While in Arizona visiting my husband's mother for her 88th birthday (who still lives by herself and exercises on a treadmill no less!) we went to see Body Worlds in Phoenix. My oldest son is taking an anatomy/cadaver class and made a great tour guide. The displays/show of human bodies, embalmed in this plasticene process was stunning and mesmerizing - all these actual, REAL human bodies in various dramatic, athletic and *dance* poses to show how the human body works; the organs, the nervous system, digestion, lungs heart, the brain - everything. I thought I'd be more freaked out, but it was fascinating. Since my boys are older and have had so many biology classes they loved it, but my kids have had a lot of influence on me, like how I would never have gone to see all the action flicks over the years on my own, but how I adore those kinds of movies now because I experienced them through my boys' eyes and heard their excitement and talk about how cool and awesome the X-Men are or Spiderman. In fact, LOTR have become my all time favorite movies besides Gone With the Wind and Somewhere in Time. (Yes, I'm a romantic sap. And I watched all fifty hours of the "making of LOTR" on the extended DVD editions.) But I digress.
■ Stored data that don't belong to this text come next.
[src/rtl/hpdcache_fifo_reg.sv]
// Register-based FIFO with one cycle of write-to-read latency.
//   clk_i, rst_ni : clock, synchronous active-low reset
//   w_i / wok_o   : push request / FIFO not full (push = w_i & wok_o)
//   wdata_i       : push data
//   r_i / rok_o   : pop request / FIFO not empty (pop = r_i & rok_o)
//   rdata_o       : head entry, valid while rok_o
module hpdcache_fifo_reg #(
  parameter int unsigned DEPTH       = 2,
  parameter type         fifo_data_t = logic
) (
  input  logic       clk_i,
  input  logic       rst_ni,
  input  logic       w_i,
  output logic       wok_o,
  input  fifo_data_t wdata_i,
  input  logic       r_i,
  output logic       rok_o,
  output fifo_data_t rdata_o
);

  localparam int unsigned PTR_W = (DEPTH > 1) ? $clog2(DEPTH) : 1;
  localparam int unsigned CNT_W = $clog2(DEPTH + 1);

  fifo_data_t       mem_q [DEPTH];
  logic [PTR_W-1:0] wptr_q, rptr_q;
  logic [CNT_W-1:0] cnt_q;
  logic             push, pop;

  assign wok_o   = (cnt_q != CNT_W'(DEPTH));
  assign rok_o   = (cnt_q != '0);
  assign push    = w_i & wok_o;
  assign pop     = r_i & rok_o;
  assign rdata_o = mem_q[rptr_q];

  // Pointers and occupancy; pointers wrap at DEPTH-1.
  always_ff @(posedge clk_i) begin
    if (!rst_ni) begin
      wptr_q <= '0;
      rptr_q <= '0;
      cnt_q  <= '0;
    end else begin
      if (push) wptr_q <= (wptr_q == PTR_W'(DEPTH - 1)) ? '0 : wptr_q + PTR_W'(1);
      if (pop)  rptr_q <= (rptr_q == PTR_W'(DEPTH - 1)) ? '0 : rptr_q + PTR_W'(1);
      case ({push, pop})
        2'b10:   cnt_q <= cnt_q + CNT_W'(1);
        2'b01:   cnt_q <= cnt_q - CNT_W'(1);
        default: cnt_q <= cnt_q;
      endcase
    end
  end

  // Storage needs no reset: entries are only read while counted as valid.
  always_ff @(posedge clk_i) begin
    if (push) mem_q[wptr_q] <= wdata_i;
  end

endmodule

[src/rtl/hpdcache_l15_resp_demux.sv]
// Routes L1.5 responses to requester ports by port id, through a 2-entry FIFO,
// and tracks per-port outstanding requests to gate new ones.
//   clk_i, rst_ni    : clock, synchronous active-low reset
//   mem_resp_*_i/_o  : upstream response (valid/ready/pid/payload)
//   mem_resp_valid_o : per-port response valid, mem_resp_ready_i per-port ready
//   mem_resp_o       : head payload broadcast to all ports
//   mem_req_sent_i   : per-port pulse when a request was accepted downstream
//   mem_req_allow_o  : per-port permission to issue another request
//   err_pid_o        : sticky error (bad pid, unexpected response, counter overflow)
module hpdcache_l15_resp_demux #(
  parameter int unsigned N                   = 1,
  parameter int unsigned MAX_OUTSTANDING     = 4,
  parameter type         hpdcache_mem_resp_t = logic,
  parameter type         req_portid_t        = logic
) (
  input  logic                          clk_i,
  input  logic                          rst_ni,
  input  logic                          mem_resp_valid_i,
  output logic                          mem_resp_ready_o,
  input  req_portid_t                   mem_resp_pid_i,
  input  hpdcache_mem_resp_t            mem_resp_i,
  output logic               [N-1:0]    mem_resp_valid_o,
  input  logic               [N-1:0]    mem_resp_ready_i,
  output hpdcache_mem_resp_t [N-1:0]    mem_resp_o,
  input  logic               [N-1:0]    mem_req_sent_i,
  output logic               [N-1:0]    mem_req_allow_o,
  output logic                          err_pid_o
);

  localparam int unsigned CNT_W = $clog2(MAX_OUTSTANDING + 1);
  localparam logic [CNT_W-1:0] CNT_MAX = CNT_W'(MAX_OUTSTANDING);

  typedef struct packed {
    req_portid_t        pid;
    hpdcache_mem_resp_t resp;
  } entry_t;

  entry_t                     fifo_wdata, fifo_rdata;
  logic                       fifo_rok, fifo_pop;
  logic [N-1:0][CNT_W-1:0]    outstanding_q;
  logic [N-1:0]               head_hit, port_busy, deliver, at_max;
  logic                       head_drop, sat_err, err_q;

  assign fifo_wdata.pid  = mem_resp_pid_i;
  assign fifo_wdata.resp = mem_resp_i;

  hpdcache_fifo_reg #(
    .DEPTH       (2),
    .fifo_data_t (entry_t)
  ) resp_fifo_i (
    .clk_i   (clk_i),
    .rst_ni  (rst_ni),
    .w_i     (mem_resp_valid_i),
    .wok_o   (mem_resp_ready_o),
    .wdata_i (fifo_wdata),
    .r_i     (fifo_pop),
    .rok_o   (fifo_rok),
    .rdata_o (fifo_rdata)
  );

  // Head decode: a head is deliverable only to an in-range port expecting a response.
  always_comb begin
    head_hit  = '0;
    port_busy = '0;
    at_max    = '0;
    for (int unsigned i = 0; i < N; i++) begin
      head_hit[i]        = fifo_rok && (32'(fifo_rdata.pid) == i);
      port_busy[i]       = (outstanding_q[i] != '0);
      at_max[i]          = (outstanding_q[i] == CNT_MAX);
      mem_req_allow_o[i] = (outstanding_q[i] < CNT_MAX);
      mem_resp_o[i]      = fifo_rdata.resp;
    end
  end

  assign mem_resp_valid_o = head_hit & port_busy;
  assign deliver          = mem_resp_valid_o & mem_resp_ready_i;
  // Illegal heads are discarded immediately so they never block the queue.
  assign head_drop        = fifo_rok & ~(|mem_resp_valid_o);
  assign fifo_pop         = head_drop | (|deliver);
  assign sat_err          = |(mem_req_sent_i & ~deliver & at_max);

  // Outstanding counters: a send and a delivery in the same cycle cancel out.
  always_ff @(posedge clk_i) begin
    if (!rst_ni) begin
      outstanding_q <= '0;
    end else begin
      for (int unsigned i = 0; i < N; i++) begin
        case ({mem_req_sent_i[i], deliver[i]})
          2'b10:   if (!at_max[i]) outstanding_q[i] <= outstanding_q[i] + CNT_W'(1);
          2'b01:   outstanding_q[i] <= outstanding_q[i] - CNT_W'(1);
          default: outstanding_q[i] <= outstanding_q[i];
        endcase
      end
    end
  end

  // Sticky error flag.
  always_ff @(posedge clk_i) begin
    if (!rst_ni) begin
      err_q <= 1'b0;
    end else if (head_drop || sat_err) begin
      err_q <= 1'b1;
    end
  end

  assign err_pid_o = err_q;

endmodule

[config.mk]
export PLATFORM = sky130hd
export DESIGN_NAME = hpdcache_l15_resp_demux
export DESIGN_NICKNAME = d
export VERILOG_FILES = /design/src/rtl/hpdcache_fifo_reg.sv /design/src/rtl/hpdcache_l15_resp_demux.sv
export SDC_FILE = /design/constraint.sdc
export NUM_CORES = 1
export LEC_CHECK = 0
export BUFFER_PORTS_ARGS = -buffer_cell sky130_fd_sc_hd__buf_2
export CAP_MARGIN = 20
export CORE_UTILIZATION = 52
export DETAILED_ROUTE_END_ITERATION = 12
export PLACE_DENSITY = 0.85
export SYNTH_ARGS = -nofsm -noshare
export SYNTH_HDL_FRONTEND = slang
export SYNTH_SLANG_ARGS = --single-unit
[constraint.sdc]
create_clock -name clk_i -period 3.3 [get_ports clk_i]
set_clock_uncertainty 0.05 [all_clocks]
set_input_delay 0.99 -clock clk_i [delete_from_list [all_inputs] [get_ports clk_i]]
set_output_delay 0.99 -clock clk_i [all_outputs]
set_load 0.05 [all_outputs]
After elaboration in Yosys (flattened, before gate mapping) --
Memories as Yosys holds them, arrays and structs flattened. A register that Yosys moved wholly into a read port is not among the register bits. Index checks and enable logic that the tools add are counted.
Storage, ports and cells: latch bits 0, memory bits (writable) 4, word-level logic and storage cells 47, ROM bits 0, memories 1, flip-flop bits (word level) 8, output and inout bits 5, bits of input ports 7
Memory list:
- resp_fifo_i.mem_q | depth 2, bits a word 2, read ports 1, clocked after Yosys merged registers in 1, write ports 1, RTL line hpdcache_fifo_reg.sv:24 | fifo_data_t mem_q [DEPTH];
Operators by class: order comparisons 1, add/subtract/negate cells 6, eq/ne operators 7, multipliers 0, reduce and logical (&&, ||, !) cells 7, bitwise operators 11, shift operators 0, mux-type cells 9, divide/modulo/power cells 0
Operators with widths (count):
- bitwise AND 1 bit | 7
- two-way mux 1 bit | 6
- case mux 3 bit (2 select lines) | 1
- nonzero test 2 bit | 3
- == test 2 x 1 -> 1 bit (second input constant) | 2
- == test 2 bit (second input constant) | 2
- != test 2 bit (second input constant) | 2
- case mux 2 bit (2 select lines) | 1
- adder 3 x 1 -> 3 bit (second input constant) | 1
- == test 3 bit (second input constant) | 1
- less-than comparator 3 bit (second input constant) | 1
- two-way mux 3 bit | 1
- inverter 1 bit | 3
- nonzero test 3 bit | 1
- subtractor 3 x 1 -> 3 bit (second input constant) | 1
- adder 1 bit (second input constant) | 2
- adder 2 x 1 -> 2 bit (second input constant) | 1
- AND reduction 2 bit | 1
- subtractor 2 x 1 -> 2 bit (second input constant) | 1
- logical AND 1 bit | 1
- logical OR 1 bit | 1
- OR 1 bit | 1

Logic depth before layout (Yosys ltp) --
depth in word-level cells 9, gate-level depth with buffers 8, mapped depth without buffers 7

Modules after synthesis --
A second synthesis with hierarchy kept.
Second synthesis, totals: cells, all modules 61, area total of the unflattened synthesis 645.6 µm²
By module, submodules not included:
- hpdcache_fifo_reg | area each 377.9 µm², instances 1, sequential area each 220.2 µm², cells an instance 30
- hpdcache_l15_resp_demux | area each 267.8 µm², instances 1, sequential area each 80.1 µm², cells an instance 31

Worst setup path before layout --
No wires, ideal clock.
path type register to output, start point register (tool-made name), end point output mem_resp_valid_o, buffers on the path 0, data arrival time 1721 ps, cell stages (with the launch flop) 3, slack 539 ps, data required time 2260 ps, cells stage by stage dfxtp_1 -> mux2_4 -> nor3_1
RTL lines:
- end, declared | RTL line hpdcache_l15_resp_demux.sv:22 | output logic [N-1:0] mem_resp_valid_o,

Final worst setup path --
start point input mem_resp_ready_i, end point register outstanding_q[1] (netlist name)
Between the ends: word-level cells in the longest chain between the ends 4, elaborated cells between the ends (all ways) 7, classes of those cells 3 x eq/ne; 1 x mux; 1 x bitwise; 2 x reduce/logical
Ends and longest elaborated chain:
- start, declared | RTL line hpdcache_l15_resp_demux.sv:23 | input logic [N-1:0] mem_resp_ready_i,
- bitwise AND 1 bit * | RTL line hpdcache_l15_resp_demux.sv:76 | assign deliver = mem_resp_valid_o & mem_resp_ready_i;
- == test 2 bit or == test 2 x 1 -> 1 bit (tied branches) | RTL line hpdcache_l15_resp_demux.sv:88 | case ({mem_req_sent_i[i], deliver[i]})
- != test 2 bit (no line) or nonzero test 2 bit (tied branches)
- AND reduction 2 bit (no line)
- end signal, assigned by index | RTL line hpdcache_l15_resp_demux.sv:89 | 2'b10: if (!at_max[i]) outstanding_q[i] <= outstanding_q[i] + CNT_W'(1);
- end signal, assigned by index | RTL line hpdcache_l15_resp_demux.sv:90 | 2'b01: outstanding_q[i] <= outstanding_q[i] - CNT_W'(1);
- end signal, assigned by index | RTL line hpdcache_l15_resp_demux.sv:91 | default: outstanding_q[i] <= outstanding_q[i];
- end, declared | RTL line hpdcache_l15_resp_demux.sv:40 | logic [N-1:0][CNT_W-1:0] outstanding_q;
Mark *: on every way between the ends. The rest lies on a longest branch, timed or not. A chain may end at the register's enable or synchronous reset.

==> flow_summary.yaml <==
status:
  outcome: "complete, no violations"
sta:
  maxSlewHeadroom_pct: 71.45
  slew_viol_final: 0
  tightestPinTransition_ps: 427.3
  finalHoldViolations: 0
  setup_violations: 0
  rsz0062_at_grt: "false"
  fmax_mhz: 382.4
  min_period_over_period_pct: 79.23
  tns_ps: 0
  fin_crit_ps: 2615
logic_synthesis:
  synth.top_cell.area_share_pct: 26.37
  syn_inst: 69
  synth-main-ff-cell: "dfxtp_1"
  yosys.area.top_type: "dfxtp_1"
  synth_edf_count: 4
  synth_area_leaders: "dfxtp_1 26%, edfxtp_1 18%, nor2_1 4.4%"
  ys_types: 34
  netlist_area_um2: 683.2
  async_flop_share_pct: 0
  synth_seq_cells: 13
  yosysSeqAreaShare_pct: 43.96
  synth_nets: 78
  syn_area_per_cell_um2: 9.901
  yosysWarnings: 0
clock_tree:
  cts_buffers: 3
  clk_latency_ps: 280
  clockBufferDepth: 2
  holdBufCountCts: 0
  htreeDepth: 1
  cts.clk_slew.worst_paths_ps: 80
  cts_resized: 0
  root_buffer: "clkbuf_4"
  clock_sinks: 13
  post_cts_buffers: 0
  cts_tree: "yes"
setup_path:
  end_kind: "flip-flop"
  worst_path_most_repeated_cell: "nand2_1"
  cp-start-kind: "input pin"
  crit_chain: "buf_2 -> o21ai_1 -> nor3_4 -> nand2_1 -> fa_1 -> or4_1 -> a21o_2 -> nand2_1"
  required_ps: 3480
  worst-path-buf-inv: 1
  crit_type: "input pin to flip-flop"
  arrival_ps: 2790
  cp_slowest_stage_delay_ps: 510
  worstPathMaxFanout: 8
  crit_start: "mem_resp_ready_i"
  cpLargestDelayFamily: "simple AND/OR/NAND/NOR gates"
  slowest_stage: "or4_1"
worst_hold_path:
  hp-start: "err_pid_o$_SDFFE_PN0P_"
  hold_class: "flip-flop to flip-flop"
detailed_routing:
  wl_per_cell_um: 12.38
  vias_per_cell: 5.438
  drt_first_iter_violations: 13
  postRouteAntennaNets: 0
  vias: 522
  drt_first_pass_iters: 4
  wl_mm: 1.188
  drcViolationCount: 0
power:
  p_per_area_nw_per_um2: 784.7
  irDropWorstVdd_v: 0.0004479
  leakagePower_nw: 0.3054
  p_total_mw: 0.6058
global_route:
  grtUsageTotal_pct: 19.41
  antenna_found_initial: 0
  grt_pass1_vias: 461
  grt_pass1_wl_mm: 1.828
  overflow: 0
  grt_start_max_net_pins: 12
floorplanning:
  die-area_um2: 1463
  core_area_um2: 1156
  dieWidth_um: 38.25
  num_rows: 12
  die_h_um: 38.25
  start_util_pct: 59.09
  ios: 12
finish:
  fin_nets: 92
  antenna_cells: 0
  syn2layout_area_growth_pct: 13.00
  drive_above_1_share_pct: 26.83
place:
  portBuffers: 11
  place_congestion: 0.8097
  dpl.hpwl_um: 891.1
flow_run:
  drv_cap: 0
==> stage by stage <==
| stage | instances | util, % | setup WS (ps) | area [µm²] | hold slack [ps] |
|---|---|---|---|---|---|
| detailed placement | 92 | 64.50 | 389.0 | 745.7 | 427.0 |
| global route | 96 | 66.77 | 603.2 | 772.0 | 445.2 |
| finish | 96 | 66.77 | 685.3 | 772.0 | 428.0 |
| global placement | 92 | 64.50 | 424.9 | 745.7 | 399.6 |
| floorplan | 69 | - | 539.0 | 683.2 | 430.1 |
| CTS | 96 | 66.77 | 683.2 | 772.0 | 438.4 |
==> report_power, final <==
group	switching, mW	leakage (nW)	internal, mW
Clock	0.0514	0.0150	0.0469
Sequential	0.0379	0.112	0.207
Combinational	0.160	0.179	0.102
==> worst reg2reg max path: cells and delay by family (launching register included) <==
family / cells / cell delay, ps
AO/OA/AOI/OAI: 1 / 200
adder cells (fa/ha/maj): 1 / 450
flip-flops: 1 / 370
AND/OR/NAND/NOR: 4 / 1010
multiplexers: 1 / 350
==> path summary, 6_finish.rpt <==
kind | to | slack, ps | cells after the start
max | outstanding_q[1]$_SDFFE_PN0P_ | 690 | 8
max reg2reg | outstanding_q[1]$_SDFFE_PN0P_ | 840 | 7
min reg2reg | err_pid_o$_SDFFE_PN0P_ | 430 | 2
min | err_pid_o$_SDFFE_PN0P_ | 430 | 2
==> kinds of logic (layout without fill, tap and decap cells) <==
kind of cell	Yosys count	after routing	synth area share (%)
compound gates	14	14	15.39
xor+xnor	5	5	6.411
fa+ha+maj	2	2	4.762
buf+inv	8	21	4.762
flops	13	13	43.96
mux	2	2	3.845
simple gates	25	25	20.88
==> cell type report <==
type | count | area [µm²]
well taps | 14 | 17.52
inverters | 6 | 22.52
multi-input cells | 48 | 350.3
flip-flops and latches | 13 | 300.3
fillers | 98 | 384.1
clock buffers | 4 | 26.28
repair buffers | 11 | 55.05
==> flip-flops by register name, summed over array words and instances (netlist names), named ones only <==
name / count
resp_fifo_i.rptr_q: 1
resp_fifo_i.mem_q: 4
err_pid_o: 1
resp_fifo_i.wptr_q: 1
outstanding_q: 3
resp_fifo_i.cnt_q: 2
==> cell usage after synthesis, types with 2 or more instances <==
cell type,n
edfxtp_1,4
inv_1,5
a21o_2,2
xor2_1,2
buf_2,2
or3_1,2
nor2_1,8
o21ai_0,2
xnor2_1,3
or4_1,2
dfxtp_1,9
nand2_1,4
a21oi_1,2
nand3_1,2
==> metal layers <==
layer  wire, µm  share of wire, %  GRT usage (%)
met1        593                50          21.93
met4          0                 0          8.036
met3         77               6.5          11.05
met2        517                44          29.66
met5          0                 0              0
==> placed cells by master, fill, tap and decap left out <==
| master | n |
|---|---|
| buf_2 | 11 |
| dfxtp_1 | 9 |
| nor2_1 | 8 |
| inv_1 | 5 |
| nand2_1 | 4 |
| edfxtp_1 | 4 |
| xnor2_1 | 3 |
| clkbuf_4 | 3 |
| o21ai_0 | 2 |
| or3_1 | 2 |
| a21oi_1 | 2 |
| xor2_1 | 2 |
| or4_1 | 2 |
| nand3_1 | 2 |
| a21o_2 | 2 |
| nor3_2 | 1 |
| mux2_4 | 1 |
| o32a_2 | 1 |
| nor3_1 | 1 |
| nand2b_1 | 1 |
| mux2_2 | 1 |
| o21ai_1 | 1 |
| nor3_4 | 1 |
| clkinv_1 | 1 |
| and3_1 | 1 |
| nor3b_1 | 1 |
| a221oi_2 | 1 |
| o211ai_1 | 1 |
| a211oi_1 | 1 |
| and4_1 | 1 |
| o311ai_0 | 1 |
| o22ai_1 | 1 |
| a31oi_1 | 1 |
| fa_1 | 1 |
| ha_1 | 1 |
| clkbuf_1 | 1 |
Note: power is estimated with default switching activity, not from simulation.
One thing I didn't expect at Body Worlds were all the very young kids in tow by their parents. I'm not sure I would have taken my children when they were that age. I kept thinking it was a little too much sensory stimulation and kind of scary to see the human body so exposed and gory even, although that's not the right word. For example, one of the plastinated cadavers was a woman on display upside down with all her reproductive organs open for inspection. There was also a room with embryos and fetuses from early conception to premature babies born at 32 weeks that did not survive. You get the picture. At the same time, the preservation is such that they almost seem *not* real, like store models or dummies except skinned and just muscles and bones. So you don't know what these people looked like when they were alive or how old they were when they died. I do highly recommend the show. Makes you look at your own life and body in a whole new way and I once again appreciated and admired the true miracle of life.

SCBWI Handsprings conference: The first page of my WIP was read/commented on by a First Pages editor's panel at the Friday evening reception and the visiting editors from Dutton, Random House and Holt did a fabulous job. I was so nervous listening to my work read out loud in front of a room full of people (the authors were kept anonymous) and then having it critiqued by Real Live Editors made me sweat. Later I knew I should have double dosed my deodorant. Anyway, I got GREAT comments and one of the editors gave me his card and asked to see the entire novel and even gave me the name of an agent to try! I was flying high with excitement, especially since I'd brought along my husband and youngest son who likes to write. We've had some great visiting editors before but these three dug into more details about their work, the process and what they are particularly publishing more than anybody else which is so nice because after a few conferences and couple dozen books on writing it's easy to tune out the basics of submission guidelines that you've heard a million times before.

Last week's Middle Eastern Belly Dance Show!!! Yes, I actually performed TWO dances (tribal cane dance and a more traditional veil/cabaret number) and did a presentation on the meaning and origin of the ancient dance and the women of the Bible at church for all the moms and teenage daughters. We created a Bedouin tent, sat on the floor on pillows, ate Middle Eastern food, enjoyed fabulous background music I compiled from my CDs and at the end I taught some basic belly dance moves. It was a blast and everybody loved it, even the skeptics in the group who thought belly dancing was like stripping or pole dancing (!). This has been in the works for about three months and I was so nervous I almost backed out. The next day I collapsed with the flu and then took off a day after that to pick up my son from college. Just got back yesterday and I think I'm done with laundry and shopping and errands and bills, although I'm still coughing.

I keep telling myself that the performance last week was good experience for when I sell my novel Secret Rites of the Goddess and go on tour doing belly dance/booksigning events. Ha, ha!


Tomorrow we do the wisdom teeth surgery and then please, after that can I write again?